In deze zaak heeft het Gerechtshof 's-Hertogenbosch op 19 november 2015 uitspraak gedaan in hoger beroep over de aftrekbaarheid van kosten en scholingsuitgaven in de inkomstenbelasting van belanghebbende. De zaak betreft de aanslagen in de inkomstenbelasting voor de jaren 2008 en 2009, waarbij belanghebbende een belastbaar inkomen uit werk en woning had van respectievelijk € 63.324 en € 36.752. Belanghebbende heeft in zijn aangiften kosten opgevoerd voor het houden van kostgangers en voor een Masteropleiding Kunst- en cultuurwetenschappen, maar het Hof oordeelt dat deze kosten niet aftrekbaar zijn.
Het Hof stelt vast dat belanghebbende niet aannemelijk heeft gemaakt dat hij een negatief resultaat uit overige werkzaamheden heeft behaald met de verhuur van appartementen aan zijn zonen. Ook de kosten die hij heeft gemaakt in verband met juridische procedures rondom de verkoop van een pand zijn niet aftrekbaar, omdat het pand geen eigen woning was in de zin van de wet. Daarnaast zijn de kosten voor de Masteropleiding niet aftrekbaar, omdat belanghebbende niet heeft aangetoond dat deze opleiding was gevolgd met het oog op het verwerven van inkomen uit werk en woning.

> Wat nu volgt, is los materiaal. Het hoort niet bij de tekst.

File: src/rtl/hall_sensor_emulator.sv
// Hall sensor pattern generator emulating a spinning BLDC motor for loopback
// self-test: timed or single-step sector advance, fault injection, rev counter.
module hall_sensor_emulator #(
    parameter int PERIOD_WIDTH = 16,
    parameter int REV_WIDTH    = 16
) (
    input  logic                    clock,
    input  logic                    reset,
    input  logic                    enable,
    input  logic                    dir,
    input  logic [PERIOD_WIDTH-1:0] period,
    input  logic                    single_step,
    input  logic [1:0]              fault_mode,
    output logic [2:0]              hall,
    output logic [2:0]              sector,
    output logic                    step,
    output logic [REV_WIDTH-1:0]    rev_count
);

    localparam logic [1:0] FM_NORMAL = 2'b00;
    localparam logic [1:0] FM_ZERO   = 2'b01;
    localparam logic [1:0] FM_ONES   = 2'b10;
    localparam logic [1:0] FM_FREEZE = 2'b11;

    // Forward order; exactly one bit flips between neighbouring sectors.
    function automatic logic [2:0] hall_map(input logic [2:0] s);
        case (s)
            3'd0:    hall_map = 3'b101;
            3'd1:    hall_map = 3'b100;
            3'd2:    hall_map = 3'b110;
            3'd3:    hall_map = 3'b010;
            3'd4:    hall_map = 3'b011;
            3'd5:    hall_map = 3'b001;
            default: hall_map = 3'b101;
        endcase
    endfunction

    logic [PERIOD_WIDTH-1:0] timer, timer_nxt, period_m1;
    logic [2:0]              sector_nxt, hall_nxt;
    logic [REV_WIDTH-1:0]    rev_nxt;
    logic                    freeze, run, advance;

    assign freeze    = (fault_mode == FM_FREEZE);
    assign run       = enable && (period != '0) && !freeze;
    assign period_m1 = period - PERIOD_WIDTH'(1);

    always_comb begin
        timer_nxt  = '0;
        advance    = 1'b0;
        sector_nxt = sector;
        rev_nxt    = rev_count;
        hall_nxt   = hall;

        // >= so that shrinking the period below the running count fires at once
        if (run) begin
            if (timer >= period_m1) advance = 1'b1;
            else                    timer_nxt = timer + PERIOD_WIDTH'(1);
        end
        if (!enable && single_step && !freeze) advance = 1'b1;

        if (advance) begin
            if (!dir) begin
                if (sector == 3'd5) begin
                    sector_nxt = 3'd0;
                    rev_nxt    = rev_count + REV_WIDTH'(1);
                end else begin
                    sector_nxt = sector + 3'd1;
                end
            end else begin
                if (sector == 3'd0) begin
                    sector_nxt = 3'd5;
                    rev_nxt    = rev_count - REV_WIDTH'(1);
                end else begin
                    sector_nxt = sector - 3'd1;
                end
            end
        end

        case (fault_mode)
            FM_NORMAL: hall_nxt = hall_map(sector_nxt);
            FM_ZERO:   hall_nxt = 3'b000;
            FM_ONES:   hall_nxt = 3'b111;
            default:   hall_nxt = hall;
        endcase
    end

    always_ff @(posedge clock or posedge reset) begin
        if (reset) begin
            timer     <= '0;
            sector    <= 3'd0;
            hall      <= 3'b101;
            step      <= 1'b0;
            rev_count <= '0;
        end else begin
            timer     <= timer_nxt;
            sector    <= sector_nxt;
            hall      <= hall_nxt;
            step      <= advance;
            rev_count <= rev_nxt;
        end
    end

endmodule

De uitspraak van de Rechtbank Zeeland-West-Brabant, die de beroepen van belanghebbende ongegrond had verklaard, wordt door het Hof bevestigd. Het Hof concludeert dat de hoger beroepen ongegrond zijn en dat er geen termen zijn voor een veroordeling in de proceskosten. De beslissing is op 19 november 2015 ter openbare zitting uitgesproken.